Hoy es un día extraño. Una fecha marcada en mi historia, en mi piel, en mi memoria.

Hace exactamente tres años, pensé que comenzaba una vida junto a la persona con la que lo compartiría todo. Tres años que, al final, no se cumplieron.

No puedo evitar preguntarme ”¿y si…?”

¿Y si hubiera sido consciente de lo que me pasaba?

¿Y si hubiera entendido antes cómo proceso mis emociones?

¿Y si hubiera sabido expresarme de la forma en que ella necesitaba?

¿Y si no hubiera tenido tanto miedo de mostrarle mi mundo?

No sé si esas respuestas habrían cambiado el final, pero el peso de esa duda sigue ahí, aunque cada día pese un poco menos.

Porque, por mucho que me duela, sé que la historia con S no terminó solo por mí. El miedo estuvo presente en ambos lados.

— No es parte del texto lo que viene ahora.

==> src/logic/word_fifo.sv <==
/*
  Small synchronous FIFO with valid/ready on both sides.
  Assumes one clock; read data come from a register.
*/
`timescale 1ns/10ps
module word_fifo #(
  parameter int WIDTH = 16,
  parameter int DEPTH = 8
) (
  // Clock and reset
  input  wire logic             core_clk,
  input  wire logic             rstn,
  // Fill side
  input  wire logic             inValid,
  output logic                  inReady,
  input  wire logic [WIDTH-1:0] inData,
  // Drain side
  output logic                  outValid,
  input  wire logic             outReady,
  output logic [WIDTH-1:0]      outData
);
  localparam int AW = $clog2(DEPTH);

  initial begin
    if (DEPTH < 2 || (1 << AW) != DEPTH) $error("DEPTH must be a power of two");
  end

  logic [WIDTH-1:0] mem [DEPTH];
  logic [AW:0]      wrPtr_reg, wrPtr_next, rdPtr_reg, rdPtr_next;
  logic [WIDTH-1:0] outData_reg, outData_next;
  logic             outValid_reg, outValid_next;
  logic             memEmpty, memFull, doWrite, doRead;
  logic [AW+1:0]    fill;

  always_comb begin
    memEmpty      = wrPtr_reg == rdPtr_reg;
    // Output register counts as one of the DEPTH slots
    fill          = {1'b0, wrPtr_reg - rdPtr_reg} + {{(AW+1){1'b0}}, outValid_reg};
    memFull       = fill >= (AW+2)'(DEPTH);
    doWrite       = inValid && !memFull;
    doRead        = !memEmpty && (!outValid_reg || outReady);
    wrPtr_next    = doWrite ? wrPtr_reg + 1'b1 : wrPtr_reg;
    rdPtr_next    = doRead ? rdPtr_reg + 1'b1 : rdPtr_reg;
    outData_next  = doRead ? mem[rdPtr_reg[AW-1:0]] : outData_reg;
    outValid_next = doRead || (outValid_reg && !outReady);
  end

  always_ff @(posedge core_clk) begin
    if (doWrite) begin
      mem[wrPtr_reg[AW-1:0]] <= inData;
    end
  end

  always_ff @(posedge core_clk or negedge rstn) begin
    if (!rstn) begin
      wrPtr_reg    <= '0;
      rdPtr_reg    <= '0;
      outData_reg  <= '0;
      outValid_reg <= 1'b0;
    end else begin
      wrPtr_reg    <= wrPtr_next;
      rdPtr_reg    <= rdPtr_next;
      outData_reg  <= outData_next;
      outValid_reg <= outValid_next;
    end
  end

  assign inReady  = !memFull;
  assign outValid = outValid_reg;
  assign outData  = outData_reg;
endmodule
===== src/inc/bhac_consts.svh =====
// constants of the backplane host adapter configuration block
`ifndef BHAC_CONSTS_SVH
`define BHAC_CONSTS_SVH

// ----------------------------------------------------------------
// register byte offsets on the wishbone slave
// ----------------------------------------------------------------
`define BHAC_REG_CTRL 8'h00
`define BHAC_REG_STATUS 8'h04
`define BHAC_REG_SWITCH 8'h08
`define BHAC_REG_DECODE 8'h0C

// ----------------------------------------------------------------
// field positions
// ----------------------------------------------------------------
`define BHAC_CTRL_IRQ 0
`define BHAC_CTRL_DMA 1
`define BHAC_CTRL_BLOCK 2
`define BHAC_ST_PEND 0
`define BHAC_ST_BUSY 1
`define BHAC_ST_DONE 2
`define BHAC_ST_BLOCK 3
`define BHAC_ST_LEVEL_LO 4
`define BHAC_ST_BURST_LO 8

// ----------------------------------------------------------------
// decode and option values
// ----------------------------------------------------------------
`define BHAC_IO_PAGE_ONES 5'h1F
`define BHAC_BASE_LOW_ZERO 6'h00
`define BHAC_BASE_TOP 3'h7
`define BHAC_WIN_PRIMARY 7'h77
`define BHAC_WIN_SECONDARY 7'h73
`define BHAC_WIN_MIN 16'hE000
`define BHAC_WIN_MAX 16'hFFC0
`define BHAC_BURST_TWO 5'h02
`define BHAC_BURST_FOUR 5'h04
`define BHAC_BURST_BLOCK 5'h10
`define BHAC_LEVEL_BASE 3'h4
`define BHAC_RESET_WORD 32'h00000000

`endif


===== src/inc/bhac_pkg.sv =====
// types of the backplane host adapter configuration block
package bhac_pkg;

  // static option switches, off reads as one
  typedef struct packed {
    logic [3:0] xfer; // transfer/level group: [1:0] level, [2] burst length, [3] block mode
    logic [7:0] vec; // vector group, bit 0 is switch 1
    logic [7:0] addr; // address group, bit 0 is switch 1
  } bhac_switches_t;

  // dma burst sequencer states
  typedef enum logic [1:0] {
    DMA_IDLE,
    DMA_REQ,
    DMA_XFER
  } bhac_dma_state_t;

endpackage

Ella temía que la estuviera ocultando, que no formara parte real de mi vida.

Yo temía que mi mundo, que nunca supe poner en su lugar, la dañara, que le hicieran pensar algo que no era cierto.

Y en esa batalla de miedos, nos fuimos perdiendo.

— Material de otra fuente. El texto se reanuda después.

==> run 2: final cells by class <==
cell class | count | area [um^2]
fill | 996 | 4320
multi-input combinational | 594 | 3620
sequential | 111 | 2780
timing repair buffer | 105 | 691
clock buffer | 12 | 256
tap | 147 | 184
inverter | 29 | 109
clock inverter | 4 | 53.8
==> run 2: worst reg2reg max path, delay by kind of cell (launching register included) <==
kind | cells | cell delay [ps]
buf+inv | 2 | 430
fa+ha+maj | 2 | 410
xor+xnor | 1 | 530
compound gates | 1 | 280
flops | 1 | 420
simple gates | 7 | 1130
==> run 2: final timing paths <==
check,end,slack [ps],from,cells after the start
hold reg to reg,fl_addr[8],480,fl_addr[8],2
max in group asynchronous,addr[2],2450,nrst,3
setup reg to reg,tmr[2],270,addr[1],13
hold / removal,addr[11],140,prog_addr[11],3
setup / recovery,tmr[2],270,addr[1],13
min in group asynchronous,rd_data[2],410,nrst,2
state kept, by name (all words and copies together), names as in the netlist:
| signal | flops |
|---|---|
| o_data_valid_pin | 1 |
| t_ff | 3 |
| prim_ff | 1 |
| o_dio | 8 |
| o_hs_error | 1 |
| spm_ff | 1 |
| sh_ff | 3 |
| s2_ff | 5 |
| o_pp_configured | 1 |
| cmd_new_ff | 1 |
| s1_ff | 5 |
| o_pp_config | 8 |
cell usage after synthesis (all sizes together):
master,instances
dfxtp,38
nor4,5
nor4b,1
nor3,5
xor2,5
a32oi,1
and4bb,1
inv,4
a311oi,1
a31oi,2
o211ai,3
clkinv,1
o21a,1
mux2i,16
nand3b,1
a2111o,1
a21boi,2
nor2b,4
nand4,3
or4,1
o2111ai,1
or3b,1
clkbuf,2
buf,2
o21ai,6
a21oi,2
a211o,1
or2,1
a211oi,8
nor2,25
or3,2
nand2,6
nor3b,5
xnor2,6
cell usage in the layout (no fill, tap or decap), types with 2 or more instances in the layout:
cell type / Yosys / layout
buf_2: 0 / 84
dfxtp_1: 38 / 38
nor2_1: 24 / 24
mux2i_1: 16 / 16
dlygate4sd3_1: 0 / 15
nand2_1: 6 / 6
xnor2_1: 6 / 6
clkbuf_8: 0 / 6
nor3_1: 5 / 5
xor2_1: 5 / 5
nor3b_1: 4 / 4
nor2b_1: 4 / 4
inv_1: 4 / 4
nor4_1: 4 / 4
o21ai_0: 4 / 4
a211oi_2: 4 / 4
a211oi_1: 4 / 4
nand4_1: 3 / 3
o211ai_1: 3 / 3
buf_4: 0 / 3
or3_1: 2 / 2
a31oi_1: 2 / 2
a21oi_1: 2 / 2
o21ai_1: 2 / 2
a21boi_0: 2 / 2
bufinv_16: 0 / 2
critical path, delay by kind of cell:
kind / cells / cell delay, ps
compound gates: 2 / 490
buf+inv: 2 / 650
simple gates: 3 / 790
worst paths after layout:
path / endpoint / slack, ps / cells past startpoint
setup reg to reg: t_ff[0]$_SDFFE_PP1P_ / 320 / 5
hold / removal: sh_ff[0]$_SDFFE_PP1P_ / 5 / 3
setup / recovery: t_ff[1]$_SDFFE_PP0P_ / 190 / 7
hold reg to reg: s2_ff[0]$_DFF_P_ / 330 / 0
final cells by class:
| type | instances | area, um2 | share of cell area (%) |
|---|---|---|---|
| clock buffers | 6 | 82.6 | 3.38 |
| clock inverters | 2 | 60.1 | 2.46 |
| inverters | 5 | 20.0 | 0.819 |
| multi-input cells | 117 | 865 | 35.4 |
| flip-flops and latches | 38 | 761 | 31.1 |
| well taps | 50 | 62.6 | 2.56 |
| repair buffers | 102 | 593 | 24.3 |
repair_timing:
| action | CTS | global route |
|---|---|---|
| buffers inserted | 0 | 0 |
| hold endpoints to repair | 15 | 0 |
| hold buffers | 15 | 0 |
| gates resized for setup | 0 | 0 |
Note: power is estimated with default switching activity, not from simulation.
<file path="src/hw/edpc_pkg.sv">
// constants, register layout and states of the energy-sense power control block
//------------------------------------------------------------------------------
//------------------------------------------------------------------------------
package edpc_pkg;
	// register indices; byte address is four times the index
	localparam logic [7:0] CTRL_IDX = 8'h1D;
	localparam logic [7:0] IRQ_STAT_IDX = 8'h1E;
	localparam logic [7:0] IRQ_MASK_IDX = 8'h1F;
	localparam logic [11:0] CTRL_ADDR = {2'h0, CTRL_IDX, 2'h0};
	localparam logic [11:0] IRQ_STAT_ADDR = {2'h0, IRQ_STAT_IDX, 2'h0};
	localparam logic [11:0] IRQ_MASK_ADDR = {2'h0, IRQ_MASK_IDX, 2'h0};
	// control register field positions
	localparam int EN_BIT = 15;
	localparam int AUTO_WAKE_BIT = 14;
	localparam int AUTO_SLEEP_BIT = 13;
	localparam int MAN_BIT = 12;
	localparam int BURST_DIS_BIT = 11;
	localparam int PWR_BIT = 10;
	localparam int ERR_MET_BIT = 9;
	localparam int DATA_MET_BIT = 8;
	localparam int ERR_THR_LSB = 4;
	localparam int DATA_THR_LSB = 0;
	// reset value of the control register, enable bit excluded (strap)
	localparam logic [15:0] CTRL_RESET = 16'h6011;
	// interrupt status and mask layout
	localparam int IRQ_W = 3;
	localparam int IRQ_DATA_BIT = 0;
	localparam int IRQ_ERR_BIT = 1;
	localparam int IRQ_PWR_BIT = 2;
	localparam logic [IRQ_W-1:0] IRQ_MASK_RESET = 3'h0;
	// timing
	localparam int unsigned CLK_FREQ_HZ = 40_000_000;
	localparam int unsigned CLK_PERIOD_NS = 25;
	localparam int unsigned IDLE_TIME_MS = 2000;
	localparam int unsigned IDLE_CYCLES = IDLE_TIME_MS * (CLK_FREQ_HZ / 1000);
	localparam int IDLE_W = 27;
	localparam int unsigned PULSE_WIDTH_NS = 100;
	localparam int unsigned PULSE_GAP_NS = 1000;
	localparam int unsigned PULSE_WIDTH_CYC = (PULSE_WIDTH_NS + CLK_PERIOD_NS - 1) / CLK_PERIOD_NS;
	localparam int unsigned PULSE_GAP_CYC = (PULSE_GAP_NS + CLK_PERIOD_NS - 1) / CLK_PERIOD_NS;
	localparam logic [2:0] BURST_LEN = 3'h4;
	localparam logic [2:0] SINGLE_LEN = 3'h1;
	// power sequencing states, gray along down, waking, up, sleeping
	typedef enum logic [1:0] {
		PWR_DOWN = 2'h0,
		PWR_WAKING = 2'h1,
		PWR_UP = 2'h3,
		PWR_SLEEPING = 2'h2
	} edpc_pwr_t;
endpackage

</file>
<file path="src/hw/edpc_pulse_gen.sv">
// sense pulse generator: a burst of four pulses or a single pulse per start
`timescale 1ns/1ps
module edpc_pulse_gen (
	input wire logic pclk,
	input wire logic presetn,
	input wire logic ce,
	input wire logic start,
	input wire logic burst_dis,
	output logic pulse,
	output logic done
);
	typedef struct packed {
		logic pulse;
		logic done;
		logic [5:0] cnt;
		logic [2:0] left;
	} edpc_pg_t;
	edpc_pg_t pg_q;
	edpc_pg_t pg_d;

	// pulse high phase, then gap, until the pulse budget is spent
	always_comb begin
		pg_d = pg_q;
		pg_d.done = 1'b0;
		if (start) begin
			pg_d.pulse = 1'b1;
			pg_d.cnt = 6'(edpc_pkg::PULSE_WIDTH_CYC - 1);
			pg_d.left = burst_dis ? edpc_pkg::SINGLE_LEN : edpc_pkg::BURST_LEN;
		end else if (pg_q.left != 3'h0) begin
			if (pg_q.cnt != 6'h0) begin
				pg_d.cnt = pg_q.cnt - 6'h1;
			end else if (pg_q.pulse) begin
				pg_d.pulse = 1'b0;
				pg_d.left = pg_q.left - 3'h1;
				pg_d.cnt = 6'(edpc_pkg::PULSE_GAP_CYC - 1);
				pg_d.done = (pg_q.left == 3'h1); // no trailing gap after the last pulse
			end else begin
				pg_d.pulse = 1'b1;
				pg_d.cnt = 6'(edpc_pkg::PULSE_WIDTH_CYC - 1);
			end
		end
	end

	// state register
	always_ff @(posedge pclk or negedge presetn) begin
		if (!presetn) begin
			pg_q <= '0;
		end else if (ce) begin
			pg_q <= pg_d;
		end
	end

	assign pulse = pg_q.pulse;
	assign done = pg_q.done;

	// helper: pulses seen since the last start
	logic [2:0] seen_q;
	always_ff @(posedge pclk or negedge presetn) begin
		if (!presetn) begin
			seen_q <= 3'h0;
		end else if (ce) begin
			seen_q <= (start ? 3'h0 : seen_q) + 3'(pg_d.pulse & ~pg_q.pulse);
		end
	end
endmodule

</file>
<file path="src/hw/edpc_top.sv">
// energy-sense power control with apb register slave and interrupt
//
// Our own choice: register access over APB.
`timescale 1ns/1ps
module edpc_top #(
	parameter int unsigned IDLE_CYCLES = edpc_pkg::IDLE_CYCLES
) (
	input wire logic pclk,
	input wire logic presetn,
	input wire logic ce,
	input wire logic psel,
	input wire logic penable,
	input wire logic pwrite,
	input wire logic [11:0] paddr,
	input wire logic [31:0] pwdata,
	input wire logic [3:0] pstrb,
	output logic [31:0] prdata,
	output logic pready,
	output logic pslverr,
	input wire logic strap_energy_sense_enable,
	input wire logic energy_present,
	input wire logic data_event,
	input wire logic error_event,
	output logic line_driver_power_up,
	output logic sense_pulse,
	output logic irq
);
	//--------------------------------------------------------------------------
	// state
	//--------------------------------------------------------------------------
	typedef struct packed {
		logic strap_done;
		logic en;
		logic auto_wake;
		logic auto_sleep;
		logic burst_dis;
		logic [3:0] err_thr;
		logic [3:0] data_thr;
		logic err_met;
		logic data_met;
		edpc_pkg::edpc_pwr_t pwr;
		logic [3:0] data_cnt;
		logic [3:0] err_cnt;
		logic [edpc_pkg::IDLE_W-1:0] idle;
		logic start;
		logic [edpc_pkg::IRQ_W-1:0] irq_stat;
		logic [edpc_pkg::IRQ_W-1:0] irq_mask;
		logic ack;
		logic slverr;
		logic [31:0] rdata;
	} edpc_state_t;
	edpc_state_t st_q;
	edpc_state_t st_d;

	logic setup;
	logic wr_fire;
	logic ctrl_hit;
	logic stat_hit;
	logic mask_hit;
	logic pg_done;
	logic [4:0] data_next;
	logic [4:0] err_next;
	logic data_reach;
	logic err_reach;
	logic idle_end;
	logic man_req;
	logic [15:0] ctrl_view;

	//--------------------------------------------------------------------------
	// apb decode and handshake
	//--------------------------------------------------------------------------
	// address decode, one aligned word per register
	always_comb begin
		ctrl_hit = 1'b0;
		stat_hit = 1'b0;
		mask_hit = 1'b0;
		if (paddr == edpc_pkg::CTRL_ADDR) begin
			ctrl_hit = 1'b1;
		end else if (paddr == edpc_pkg::IRQ_STAT_ADDR) begin
			stat_hit = 1'b1;
		end else if (paddr == edpc_pkg::IRQ_MASK_ADDR) begin
			mask_hit = 1'b1;
		end
	end

	// answer in the first access cycle, data prepared in setup
	assign setup = psel & ~penable;
	assign pready = penable & st_q.ack;
	assign pslverr = penable & st_q.ack & st_q.slverr;
	assign prdata = st_q.rdata;
	assign wr_fire = psel & penable & pready & pwrite & ~st_q.slverr;

	//--------------------------------------------------------------------------
	// event counting
	//--------------------------------------------------------------------------
	// saturating-free compare in five bits so threshold fifteen is reachable
	assign data_next = {1'b0, st_q.data_cnt} + 5'h1;
	assign err_next = {1'b0, st_q.err_cnt} + 5'h1;
	assign data_reach = data_event & (data_next >= {1'b0, st_q.data_thr});
	assign err_reach = error_event & (err_next >= {1'b0, st_q.err_thr});
	assign idle_end = (st_q.idle == edpc_pkg::IDLE_W'(IDLE_CYCLES - 1)) & ~data_event;
	assign man_req = wr_fire & ctrl_hit & pstrb[1] & pwdata[edpc_pkg::MAN_BIT];

	// control register as software sees it; the manual toggle reads zero
	assign ctrl_view = {st_q.en, st_q.auto_wake, st_q.auto_sleep, 1'b0, st_q.burst_dis,
		(st_q.pwr == edpc_pkg::PWR_UP), st_q.err_met, st_q.data_met, st_q.err_thr, st_q.data_thr};

	//--------------------------------------------------------------------------
	// next state
	//--------------------------------------------------------------------------
	always_comb begin
		st_d = st_q;
		st_d.start = 1'b0;
		// catch the strap on the first enabled cycle after reset release
		if (!st_q.strap_done) begin
			st_d.strap_done = 1'b1;
			st_d.en = strap_energy_sense_enable;
		end
		// idle timer restarts on every data event
		if (data_event || idle_end) begin
			st_d.idle = '0;
		end else begin
			st_d.idle = st_q.idle + edpc_pkg::IDLE_W'(1);
		end
		// event counters, cleared after a long quiet spell
		if (idle_end) begin
			st_d.data_cnt = 4'h0;
			st_d.err_cnt = 4'h0;
		end else begin
			if (data_event && st_q.data_cnt != 4'hF) begin
				st_d.data_cnt = data_next[3:0];
			end
			if (error_event && st_q.err_cnt != 4'hF) begin
				st_d.err_cnt = err_next[3:0];
			end
		end
		// apb read: capture data in setup and clear-on-read flags at the same edge
		if (setup) begin
			st_d.ack = 1'b1;
			st_d.slverr = ~(ctrl_hit | stat_hit | mask_hit);
			st_d.rdata = 32'h0;
			if (!pwrite) begin
				if (ctrl_hit) begin
					st_d.rdata = {16'h0, ctrl_view};
					st_d.rdata[edpc_pkg::ERR_MET_BIT] = st_q.err_met | err_reach;
					st_d.rdata[edpc_pkg::DATA_MET_BIT] = st_q.data_met | data_reach;
					st_d.err_met = 1'b0;
					st_d.data_met = 1'b0;
				end else if (stat_hit) begin
					st_d.rdata = {29'h0, st_q.irq_stat};
				end else if (mask_hit) begin
					st_d.rdata = {29'h0, st_q.irq_mask};
				end
			end
		end else if (pready) begin
			st_d.ack = 1'b0;
			st_d.slverr = 1'b0;
		end
		// apb write, taken at the completing edge
		if (wr_fire && ctrl_hit) begin
			if (pstrb[1]) begin
				st_d.en = pwdata[edpc_pkg::EN_BIT];
				st_d.auto_wake = pwdata[edpc_pkg::AUTO_WAKE_BIT];
				st_d.auto_sleep = pwdata[edpc_pkg::AUTO_SLEEP_BIT];
				st_d.burst_dis = pwdata[edpc_pkg::BURST_DIS_BIT];
			end
			if (pstrb[0]) begin
				st_d.err_thr = pwdata[edpc_pkg::ERR_THR_LSB +: 4];
				st_d.data_thr = pwdata[edpc_pkg::DATA_THR_LSB +: 4];
			end
		end
		if (wr_fire && mask_hit && pstrb[0]) begin
			st_d.irq_mask = pwdata[edpc_pkg::IRQ_W-1:0];
		end
		if (wr_fire && stat_hit && pstrb[0]) begin
			st_d.irq_stat = st_q.irq_stat & ~pwdata[edpc_pkg::IRQ_W-1:0];
		end
		// threshold flags; a new event wins over the read clear
		if (err_reach) begin
			st_d.err_met = 1'b1;
			st_d.irq_stat[edpc_pkg::IRQ_ERR_BIT] = 1'b1;
		end
		if (data_reach) begin
			st_d.data_met = 1'b1;
			st_d.irq_stat[edpc_pkg::IRQ_DATA_BIT] = 1'b1;
		end
		// power sequencing; error events never steer it
		// stay down until the strap is taken, so a reset never flashes the driver on
		if (!st_q.en) begin
			if (st_q.strap_done) begin
				st_d.pwr = edpc_pkg::PWR_UP; // sensing off keeps the driver powered
			end
		end else begin
			case (st_q.pwr)
				edpc_pkg::PWR_DOWN: begin
					if (man_req || (st_q.auto_wake && data_reach)) begin
						st_d.pwr = edpc_pkg::PWR_WAKING;
						st_d.start = 1'b1;
						st_d.data_cnt = 4'h0;
						st_d.err_cnt = 4'h0;
					end
				end
				edpc_pkg::PWR_WAKING: begin
					if (pg_done) begin
						st_d.pwr = edpc_pkg::PWR_UP;
						st_d.irq_stat[edpc_pkg::IRQ_PWR_BIT] = 1'b1;
					end
				end
				edpc_pkg::PWR_UP: begin
					if (man_req || (st_q.auto_sleep && !energy_present)) begin
						st_d.pwr = edpc_pkg::PWR_SLEEPING;
					end
				end
				default: begin
					st_d.pwr = edpc_pkg::PWR_DOWN;
					st_d.irq_stat[edpc_pkg::IRQ_PWR_BIT] = 1'b1;
				end
			endcase
		end
	end

	//--------------------------------------------------------------------------
	// state register
	//--------------------------------------------------------------------------
	always_ff @(posedge pclk or negedge presetn) begin
		if (!presetn) begin
			st_q <= '0;
			st_q.auto_wake <= edpc_pkg::CTRL_RESET[edpc_pkg::AUTO_WAKE_BIT];
			st_q.auto_sleep <= edpc_pkg::CTRL_RESET[edpc_pkg::AUTO_SLEEP_BIT];
			st_q.burst_dis <= edpc_pkg::CTRL_RESET[edpc_pkg::BURST_DIS_BIT];
			st_q.err_thr <= edpc_pkg::CTRL_RESET[edpc_pkg::ERR_THR_LSB +: 4];
			st_q.data_thr <= edpc_pkg::CTRL_RESET[edpc_pkg::DATA_THR_LSB +: 4];
			st_q.irq_mask <= edpc_pkg::IRQ_MASK_RESET;
			st_q.pwr <= edpc_pkg::PWR_DOWN;
		end else if (ce) begin
			st_q <= st_d;
		end
	end

	//--------------------------------------------------------------------------
	// pulse generator and outputs
	//--------------------------------------------------------------------------
	edpc_pulse_gen u_pulse (
		.pclk(pclk),
		.presetn(presetn),
		.ce(ce),
		.start(st_q.start),
		.burst_dis(st_q.burst_dis),
		.pulse(sense_pulse),
		.done(pg_done)
	);

	// driver is powered from the start of waking until sleeping completes
	assign line_driver_power_up = (st_q.pwr != edpc_pkg::PWR_DOWN);
	assign irq = |(st_q.irq_stat & st_q.irq_mask);
endmodule

</file>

Lo que fue con S, fue intenso, pasional, una lucha constante por demostrar, por hacer que todo funcionara. Pero ahora, con el tiempo y la distancia, entiendo que lo que para mí era entrega, para ella fue desgaste. Y lo que para ella era insistencia por encajar en mi vida, para mí era un recordatorio constante de lo que nunca supe manejar bien.

Hoy duele. No voy a fingir que no. No porque quiera volver, sino porque todavía queda algo de lo que fue. Algo que no desaparece de un día para otro, algo que, por mucho que intente ignorar, sigue latiendo en un rincón de mí.

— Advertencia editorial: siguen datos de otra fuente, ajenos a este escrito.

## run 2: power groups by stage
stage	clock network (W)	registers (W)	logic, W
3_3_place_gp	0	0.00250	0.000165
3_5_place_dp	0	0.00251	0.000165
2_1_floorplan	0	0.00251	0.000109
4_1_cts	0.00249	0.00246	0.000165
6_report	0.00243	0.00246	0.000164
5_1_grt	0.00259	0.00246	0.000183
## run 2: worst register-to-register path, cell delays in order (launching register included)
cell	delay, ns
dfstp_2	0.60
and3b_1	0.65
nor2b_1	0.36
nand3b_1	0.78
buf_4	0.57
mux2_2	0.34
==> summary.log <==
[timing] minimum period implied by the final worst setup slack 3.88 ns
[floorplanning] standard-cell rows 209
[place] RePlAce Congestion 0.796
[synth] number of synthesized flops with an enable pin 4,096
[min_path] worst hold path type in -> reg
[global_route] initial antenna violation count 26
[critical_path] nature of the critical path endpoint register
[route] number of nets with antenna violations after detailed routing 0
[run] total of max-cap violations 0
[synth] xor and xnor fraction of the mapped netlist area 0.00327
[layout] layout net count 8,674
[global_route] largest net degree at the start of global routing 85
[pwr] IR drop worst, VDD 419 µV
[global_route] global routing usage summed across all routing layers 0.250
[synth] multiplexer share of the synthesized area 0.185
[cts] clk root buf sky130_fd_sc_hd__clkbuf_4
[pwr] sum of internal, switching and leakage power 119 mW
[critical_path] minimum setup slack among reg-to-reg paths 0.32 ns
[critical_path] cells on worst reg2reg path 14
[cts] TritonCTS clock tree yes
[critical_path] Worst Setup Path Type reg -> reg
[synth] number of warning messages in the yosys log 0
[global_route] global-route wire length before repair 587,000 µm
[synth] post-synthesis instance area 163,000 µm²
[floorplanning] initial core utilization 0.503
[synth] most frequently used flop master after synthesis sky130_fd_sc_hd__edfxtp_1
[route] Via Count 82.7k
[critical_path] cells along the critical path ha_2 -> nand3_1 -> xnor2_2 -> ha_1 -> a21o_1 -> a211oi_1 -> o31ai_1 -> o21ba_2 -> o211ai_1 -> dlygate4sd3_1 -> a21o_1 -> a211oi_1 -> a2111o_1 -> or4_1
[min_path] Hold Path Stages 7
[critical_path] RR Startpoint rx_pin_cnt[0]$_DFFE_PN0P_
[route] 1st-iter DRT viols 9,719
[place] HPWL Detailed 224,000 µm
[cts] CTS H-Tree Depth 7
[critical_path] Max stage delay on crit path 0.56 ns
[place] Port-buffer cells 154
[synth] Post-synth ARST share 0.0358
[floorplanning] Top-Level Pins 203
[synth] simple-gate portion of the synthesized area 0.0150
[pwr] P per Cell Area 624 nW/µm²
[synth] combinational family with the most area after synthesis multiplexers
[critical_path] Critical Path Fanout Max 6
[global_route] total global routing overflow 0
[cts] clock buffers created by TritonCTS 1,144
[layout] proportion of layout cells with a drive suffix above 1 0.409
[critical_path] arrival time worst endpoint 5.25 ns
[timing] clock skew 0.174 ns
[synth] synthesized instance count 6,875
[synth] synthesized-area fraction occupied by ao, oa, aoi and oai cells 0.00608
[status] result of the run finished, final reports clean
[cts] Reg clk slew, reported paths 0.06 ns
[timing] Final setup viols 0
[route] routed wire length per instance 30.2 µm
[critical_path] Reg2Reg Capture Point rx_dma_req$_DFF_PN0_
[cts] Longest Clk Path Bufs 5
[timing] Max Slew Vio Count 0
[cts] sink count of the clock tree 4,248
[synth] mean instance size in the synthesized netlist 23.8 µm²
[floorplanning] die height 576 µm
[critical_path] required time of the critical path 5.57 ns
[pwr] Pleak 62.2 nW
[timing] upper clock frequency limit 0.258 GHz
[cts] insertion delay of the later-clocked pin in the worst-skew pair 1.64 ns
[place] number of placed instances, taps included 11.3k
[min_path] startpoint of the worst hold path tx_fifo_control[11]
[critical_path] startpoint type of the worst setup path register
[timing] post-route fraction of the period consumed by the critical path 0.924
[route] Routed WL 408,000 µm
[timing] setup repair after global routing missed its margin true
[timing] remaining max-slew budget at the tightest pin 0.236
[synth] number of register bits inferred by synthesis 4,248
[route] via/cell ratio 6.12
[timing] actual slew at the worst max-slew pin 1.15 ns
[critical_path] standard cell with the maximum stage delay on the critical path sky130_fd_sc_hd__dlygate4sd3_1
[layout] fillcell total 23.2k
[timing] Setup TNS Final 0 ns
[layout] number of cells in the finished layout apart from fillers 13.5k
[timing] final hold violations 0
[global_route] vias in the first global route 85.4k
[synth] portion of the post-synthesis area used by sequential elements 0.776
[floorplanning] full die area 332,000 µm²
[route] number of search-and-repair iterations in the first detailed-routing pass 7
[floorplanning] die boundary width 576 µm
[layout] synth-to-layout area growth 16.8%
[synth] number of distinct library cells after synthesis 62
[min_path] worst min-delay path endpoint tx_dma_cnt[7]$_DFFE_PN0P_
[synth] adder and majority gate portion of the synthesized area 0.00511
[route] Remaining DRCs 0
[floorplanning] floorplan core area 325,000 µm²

Pero hoy, por primera vez en mucho tiempo, también veo lo que tengo delante.

Hoy, en lugar de quedarme atrapado en lo que no fue, voy a centrarme en lo que sí es.

Estoy con J. Y aunque todavía no sé hasta dónde nos llevará esto, sé que con ella todo se siente diferente.

No hay que demostrar a cada paso, no hay que pelear por encajar, no hay que llenar vacíos con gestos desesperados.

Todo es más real, más sano, más ligero.

Con ella, no hay que forzar nada, no hay que luchar contra los miedos del otro, porque ya nos conocemos desde siempre, porque siempre ha sabido quién soy, con lo bueno y con lo malo.

Y aunque me pesa este día, aunque en algún momento las sombras de lo que fue quieran volver, tengo que recordar que todo lo que viví me ha traído hasta aquí.

Hasta esta escapada. Hasta este presente.

Hasta J.

Hasta una oportunidad que no quiero dejar pasar por seguir mirando atrás.

Lo que fue, fue.

Y lo que será, depende de lo que haga ahora.